* Dataset excerpts *
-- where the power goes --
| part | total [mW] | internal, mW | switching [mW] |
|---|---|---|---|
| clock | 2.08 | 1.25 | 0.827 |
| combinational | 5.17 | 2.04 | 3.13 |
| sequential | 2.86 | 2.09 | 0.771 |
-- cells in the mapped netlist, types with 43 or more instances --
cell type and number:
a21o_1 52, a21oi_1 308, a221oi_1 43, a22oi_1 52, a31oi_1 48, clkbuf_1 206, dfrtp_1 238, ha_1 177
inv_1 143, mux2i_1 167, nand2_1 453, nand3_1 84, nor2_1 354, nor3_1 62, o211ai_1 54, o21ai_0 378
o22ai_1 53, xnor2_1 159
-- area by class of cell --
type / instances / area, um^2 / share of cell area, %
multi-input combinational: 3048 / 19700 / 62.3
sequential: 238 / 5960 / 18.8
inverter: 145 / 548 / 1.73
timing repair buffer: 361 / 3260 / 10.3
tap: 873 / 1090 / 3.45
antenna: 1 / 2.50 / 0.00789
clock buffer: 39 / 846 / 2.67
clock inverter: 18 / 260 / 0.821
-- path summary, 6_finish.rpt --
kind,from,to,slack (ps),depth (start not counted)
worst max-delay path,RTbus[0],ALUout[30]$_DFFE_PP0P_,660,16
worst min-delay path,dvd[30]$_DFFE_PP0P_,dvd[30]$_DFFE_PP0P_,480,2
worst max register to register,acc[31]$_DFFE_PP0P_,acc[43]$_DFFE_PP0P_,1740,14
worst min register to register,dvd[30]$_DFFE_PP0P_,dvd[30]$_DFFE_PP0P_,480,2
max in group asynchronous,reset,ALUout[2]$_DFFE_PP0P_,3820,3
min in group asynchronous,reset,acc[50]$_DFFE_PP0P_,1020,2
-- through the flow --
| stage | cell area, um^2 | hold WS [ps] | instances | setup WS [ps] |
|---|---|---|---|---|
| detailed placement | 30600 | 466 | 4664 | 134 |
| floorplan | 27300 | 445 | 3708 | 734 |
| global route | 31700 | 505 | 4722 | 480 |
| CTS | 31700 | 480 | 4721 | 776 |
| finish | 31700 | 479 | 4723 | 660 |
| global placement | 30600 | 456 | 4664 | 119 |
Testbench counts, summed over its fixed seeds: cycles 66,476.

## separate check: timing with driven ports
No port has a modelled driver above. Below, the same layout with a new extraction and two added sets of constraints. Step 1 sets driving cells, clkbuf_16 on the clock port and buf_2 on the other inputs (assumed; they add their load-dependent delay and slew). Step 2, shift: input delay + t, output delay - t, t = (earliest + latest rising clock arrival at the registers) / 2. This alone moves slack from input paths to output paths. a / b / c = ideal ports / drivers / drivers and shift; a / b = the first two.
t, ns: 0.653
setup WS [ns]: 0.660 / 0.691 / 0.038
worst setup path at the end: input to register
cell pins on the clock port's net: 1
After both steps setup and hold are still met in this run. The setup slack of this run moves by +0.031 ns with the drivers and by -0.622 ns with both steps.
Context: an optimization exercise on an open-source flow, tuned for small area, a short achievable clock period and few clock cycles per item. The choices shown serve that exercise and are no tape-out recipe.
At most, simulation tests tie the RTL to the original design; equivalence was not proved.

==> flow/design.v <==
`timescale 1ns/1ps
`default_nettype none
module sad_disparity_core #(
    parameter int CAMERA_HSIZE   = 100,
    parameter int CAMERA_VSIZE   = 100,
    parameter int PIXEL_WIDTH    = 8,
    parameter int MAX_DISP       = 16,
    parameter int WIN_SIZE       = 5,
    parameter int BUF_ADDR_WIDTH = 32,
    parameter int DISP_WIDTH     = 4,
    localparam int COST_WIDTH    = PIXEL_WIDTH + $clog2(WIN_SIZE) + 1
) (
    input  logic                      clk,
    input  logic                      rst_n,
    input  logic                      frame_start,
    output logic [BUF_ADDR_WIDTH-1:0] buf_raddr,
    output logic                      buf_rready,
    input  logic                      buf_rvalid,
    input  logic [PIXEL_WIDTH-1:0]    buf_rdata_l,
    input  logic [PIXEL_WIDTH-1:0]    buf_rdata_r,
    output logic [DISP_WIDTH-1:0]     disp_out,
    output logic                      disp_valid,
    input  logic                      disp_ready,
    output logic                      sad_done
);
    localparam int PW      = PIXEL_WIDTH;
    localparam int NUM_PIX = CAMERA_HSIZE * CAMERA_VSIZE;
    localparam int AW      = $clog2(NUM_PIX);
    localparam int XW      = $clog2(CAMERA_HSIZE);
    localparam int SW      = $clog2(WIN_SIZE * ((1 << PW) - 1) + 1);   
    localparam int NRH     = MAX_DISP + WIN_SIZE;                       
    localparam int NLH     = WIN_SIZE + 1;                              
    localparam int CAP     = 6;                                         
    localparam int FD      = CAP - 1;                                   
    localparam int FPW     = $clog2(FD);
    localparam int FLN     = NRH + 1;                                   
    localparam int FLW     = $clog2(FLN + 1);
    logic [FLW-1:0]   fl_cnt;
    logic             flush;
    logic             running;
    logic             reading;
    logic             rr;
    logic [AW-1:0]    addr;
    logic [AW-1:0]    addr_inc;
    logic             addr_last;
    logic [2:0]       cnt;
    logic             iv;
    logic             done_q;
    assign flush      = (fl_cnt != FLW'(FLN));
    assign buf_rready = rr;
    assign buf_raddr  = BUF_ADDR_WIDTH'(addr);
    assign addr_last  = (addr == AW'(NUM_PIX - 1));
    assign addr_inc   = addr_last ? '0 : addr + 1'b1;
    assign sad_done   = done_q;
    logic [2:0] cnt_a, cnt_b;
    logic       cred_a, cred_b;      
    logic       rr_nb, rr_b;         
    logic       done_b;
    assign cnt_a  = cnt + iv;
    assign cnt_b  = cnt + iv - disp_valid;
    assign cred_a = (cnt_a <= 3'(CAP - 2));
    assign cred_b = (cnt_b <= 3'(CAP - 2));
    assign done_b = running & ~reading & ~iv & disp_valid & (cnt == 3'd1);
    always_comb begin
        logic cred;
        cred = disp_ready ? cred_b : cred_a;
        if (reading) begin
            rr_nb = cred & ~flush;
            rr_b  = cred & ~flush & ~addr_last;
        end else begin
            rr_nb = cred & ~flush & ~running & frame_start;
            rr_b  = rr_nb;
        end
    end
    always_ff @(posedge clk or negedge rst_n) begin
        if (!rst_n) begin
            fl_cnt  <= '0;
            running <= 1'b0;
            reading <= 1'b0;
            rr      <= 1'b0;
            cnt     <= '0;
            iv      <= 1'b0;
            done_q  <= 1'b0;
        end else begin
            if (flush) fl_cnt <= fl_cnt + 1'b1;
            if (buf_rvalid & rr) begin
                rr      <= rr_b;
                reading <= ~addr_last;
                iv      <= 1'b1;
            end else begin
                rr      <= rr_nb;
                reading <= reading | (~running & frame_start);
                iv      <= 1'b0;
            end
            cnt     <= disp_ready ? cnt_b : cnt_a;
            done_q  <= disp_ready & done_b;
            if (done_q)                        running <= 1'b0;
            else if (~running & frame_start)   running <= 1'b1;
        end
    end
    always_ff @(posedge clk) begin
        if (flush)                addr <= '0;
        else if (buf_rvalid & rr) addr <= addr_inc;
    end
    logic [PW-1:0] iln, ir;
    always_ff @(posedge clk) begin
        iln <= flush ? '1 : ~buf_rdata_l;
        ir  <= flush ? '0 : buf_rdata_r;
    end
    logic [PW-1:0] lhn [NLH];
    logic [PW-1:0] rh  [NRH];
    logic          hist_en;
    assign hist_en = iv | flush;
    always_ff @(posedge clk) begin
        if (hist_en) begin
            lhn[0] <= iln;
            rh[0]  <= ir;
            for (int j = 1; j < NLH; j++) lhn[j] <= lhn[j-1];
            for (int j = 1; j < NRH; j++) rh[j]  <= rh[j-1];
        end
    end
    function automatic logic carry_out(input logic [PW-1:0] x, input logic [PW-1:0] y);
        logic c;
        c = 1'b0;
        for (int i = 0; i < PW; i++) c = (x[i] & y[i]) | (x[i] & c) | (y[i] & c);
        carry_out = c;
    endfunction
    logic [MAX_DISP-1:0] sg1, sg2;
    always_ff @(posedge clk) begin
        for (int d = 0; d < MAX_DISP; d++) begin
            sg1[d] <= ~carry_out((d == 0) ? ir : rh[(d == 0) ? 0 : d - 1], iln);
            sg2[d] <= ~carry_out(rh[d + WIN_SIZE - 1], lhn[WIN_SIZE - 1]);
        end
    end
    logic          pend;              
    logic [SW-1:0] s  [MAX_DISP];
    logic [SW-1:0] s_nxt [MAX_DISP];
    logic          sv;
    logic [XW-1:0] scol;
    always_comb begin
        logic [PW-1:0] b, e, an, cn;
        logic [PW:0]   cy1, cy2;
        logic [PW-1:0] t1, t2, m1, m2;
        logic          s1, s2;
        logic [SW-1:0] y, z, sm, cr, q;
        logic [SW:0]   cf;
        an = lhn[0];
        cn = lhn[WIN_SIZE];
        for (int d = 0; d < MAX_DISP; d++) begin
            b  = rh[d];
            e  = rh[d + WIN_SIZE];
            s1 = sg1[d];
            s2 = sg2[d];
            cy1[0] = 1'b0;
            cy2[0] = 1'b0;
            for (int i = 0; i < PW; i++) begin
                t1[i]    = b[i] ^ an[i] ^ cy1[i];
                cy1[i+1] = (b[i] & an[i]) | (b[i] & cy1[i]) | (an[i] & cy1[i]);
                t2[i]    = e[i] ^ cn[i] ^ cy2[i];
                cy2[i+1] = (e[i] & cn[i]) | (e[i] & cy2[i]) | (cn[i] & cy2[i]);
            end
            m1 = t1 ^ {PW{s1}};
            m2 = t2 ^ {PW{~s2}};
            y  = SW'(m1);
            z  = {{(SW-PW){1'b1}}, m2};
            for (int i = 0; i < SW; i++) begin
                sm[i] = s[d][i] ^ y[i] ^ z[i];
                cr[i] = (s[d][i] & y[i]) | (s[d][i] & z[i]) | (y[i] & z[i]);
            end
            q = {cr[SW-2:0], ~s1};
            cf[0] = s2;
            for (int i = 0; i < SW; i++) begin
                s_nxt[d][i] = sm[i] ^ q[i] ^ cf[i];
                cf[i+1]     = (sm[i] & q[i]) | (sm[i] & cf[i]) | (q[i] & cf[i]);
            end
        end
    end
    always_ff @(posedge clk) begin
        for (int d = 0; d < MAX_DISP; d++) begin
            if (flush)     s[d] <= '0;
            else if (pend) s[d] <= s_nxt[d];
        end
    end
    always_ff @(posedge clk or negedge rst_n) begin
        if (!rst_n) begin
            pend <= 1'b0;
            sv   <= 1'b0;
            scol <= XW'(CAMERA_HSIZE - 1);
        end else begin
            pend <= iv;
            sv   <= pend;
            if (pend) scol <= (scol == XW'(CAMERA_HSIZE - 1)) ? '0 : scol + 1'b1;
        end
    end
    logic [MAX_DISP-1:0] vd;       
    always_comb begin
        for (int d = 0; d < MAX_DISP; d++) vd[d] = (int'(scol) >= d + WIN_SIZE - 1);
    end
    function automatic logic less(input logic [SW-1:0] a, input logic [SW-1:0] b);
        logic c;
        c = 1'b0;
        for (int i = 0; i < SW; i++) c = (~a[i] & b[i]) | (~a[i] & c) | (b[i] & c);
        less = c;
    endfunction
    logic [SW-1:0] w1v [8];
    logic          w1i [8];
    logic [SW-1:0] w2v [4];
    logic [1:0]    w2i [4];
    always_comb begin
        logic sel;
        for (int k = 0; k < 8; k++) begin
            sel    = vd[2*k+1] & less(s[2*k+1], s[2*k]);
            w1v[k] = sel ? s[2*k+1] : s[2*k];
            w1i[k] = sel;
        end
        for (int j = 0; j < 4; j++) begin
            sel    = vd[4*j+2] & less(w1v[2*j+1], w1v[2*j]);
            w2v[j] = sel ? w1v[2*j+1] : w1v[2*j];
            w2i[j] = sel ? {1'b1, w1i[2*j+1]} : {1'b0, w1i[2*j]};
        end
    end
    logic [SW-1:0] av [4];
    logic [1:0]    ai [4];
    logic          a_v4, a_v8, a_v12;
    logic          a_vld;
    always_ff @(posedge clk) begin
        for (int j = 0; j < 4; j++) begin
            av[j] <= w2v[j];
            ai[j] <= w2i[j];
        end
        a_v4  <= vd[4];
        a_v8  <= vd[8];
        a_v12 <= vd[12];
    end
    always_ff @(posedge clk or negedge rst_n) begin
        if (!rst_n) a_vld <= 1'b0;
        else        a_vld <= sv;
    end
    logic [DISP_WIDTH-1:0] pd;
    logic [SW-1:0]         pc;
    always_comb begin
        logic          s3a, s3b, s4;
        logic [SW-1:0] v3a, v3b;
        logic [2:0]    i3a, i3b;
        s3a = a_v4  & less(av[1], av[0]);
        s3b = a_v12 & less(av[3], av[2]);
        v3a = s3a ? av[1] : av[0];
        v3b = s3b ? av[3] : av[2];
        i3a = s3a ? {1'b1, ai[1]} : {1'b0, ai[0]};
        i3b = s3b ? {1'b1, ai[3]} : {1'b0, ai[2]};
        s4  = a_v8 & less(v3b, v3a);
        pd  = DISP_WIDTH'(s4 ? {1'b1, i3b} : {1'b0, i3a});
        pc  = s4 ? v3b : v3a;
    end
    localparam int OW = DISP_WIDTH;
    logic [OW-1:0] pword;
    assign pword = pd;
    logic [OW-1:0]  fifo [FD];
    logic [FPW-1:0] wp, rp;
    logic [FPW:0]   fcnt;
    logic           f_empty;
    logic [OW-1:0]  oword;
    assign f_empty = (fcnt == '0);
    always_ff @(posedge clk) begin
        if (a_vld) fifo[wp] <= pword;
    end
    function automatic logic [FPW-1:0] ptr_inc(input logic [FPW-1:0] p, input logic en);
        if (!en)                      ptr_inc = p;
        else if (p == FPW'(FD - 1))   ptr_inc = '0;
        else                          ptr_inc = p + 1'b1;
    endfunction
    logic [FPW-1:0] rp_0, rp_1, wp_0, wp_1;
    logic [FPW:0]   fcnt_0, fcnt_1;
    logic           dv_0, dv_1;
    logic [OW-1:0]  ow_0, ow_1;
    always_comb begin
        logic load0, take0, push0, take1, push1;
        logic [OW-1:0] head;
        head  = f_empty ? pword : fifo[rp];
        take1 = ~f_empty;
        push1 = a_vld & ~f_empty;
        load0 = ~disp_valid;
        take0 = load0 & ~f_empty;
        push0 = a_vld & ~(load0 & f_empty);
        rp_1   = ptr_inc(rp, take1);
        rp_0   = ptr_inc(rp, take0);
        wp_1   = ptr_inc(wp, push1);
        wp_0   = ptr_inc(wp, push0);
        fcnt_1 = fcnt + (FPW+1)'(push1) - (FPW+1)'(take1);
        fcnt_0 = fcnt + (FPW+1)'(push0) - (FPW+1)'(take0);
        dv_1   = ~f_empty | a_vld;
        dv_0   = disp_valid | ~f_empty | a_vld;
        ow_1   = head;
        ow_0   = disp_valid ? oword : head;
    end
    always_ff @(posedge clk or negedge rst_n) begin
        if (!rst_n) begin
            wp         <= '0;
            rp         <= '0;
            fcnt       <= '0;
            disp_valid <= 1'b0;
        end else begin
            wp         <= disp_ready ? wp_1   : wp_0;
            rp         <= disp_ready ? rp_1   : rp_0;
            fcnt       <= disp_ready ? fcnt_1 : fcnt_0;
            disp_valid <= disp_ready ? dv_1   : dv_0;
        end
    end
    always_ff @(posedge clk) begin
        oword <= disp_ready ? ow_1 : ow_0;
    end
    assign disp_out  = oword;
endmodule
`default_nettype wire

* What the task asks *
The range runs from the line above containing "4723 | 660 |" to the line containing "cell pins on the clock port's net: 1", inclusive. Restate those lines word for word and no others.

* Solution *
| finish | 31700 | 479 | 4723 | 660 |
| global placement | 30600 | 456 | 4664 | 119 |
Testbench counts, summed over its fixed seeds: cycles 66,476.

## separate check: timing with driven ports
No port has a modelled driver above. Below, the same layout with a new extraction and two added sets of constraints. Step 1 sets driving cells, clkbuf_16 on the clock port and buf_2 on the other inputs (assumed; they add their load-dependent delay and slew). Step 2, shift: input delay + t, output delay - t, t = (earliest + latest rising clock arrival at the registers) / 2. This alone moves slack from input paths to output paths. a / b / c = ideal ports / drivers / drivers and shift; a / b = the first two.
t, ns: 0.653
setup WS [ns]: 0.660 / 0.691 / 0.038
worst setup path at the end: input to register
cell pins on the clock port's net: 1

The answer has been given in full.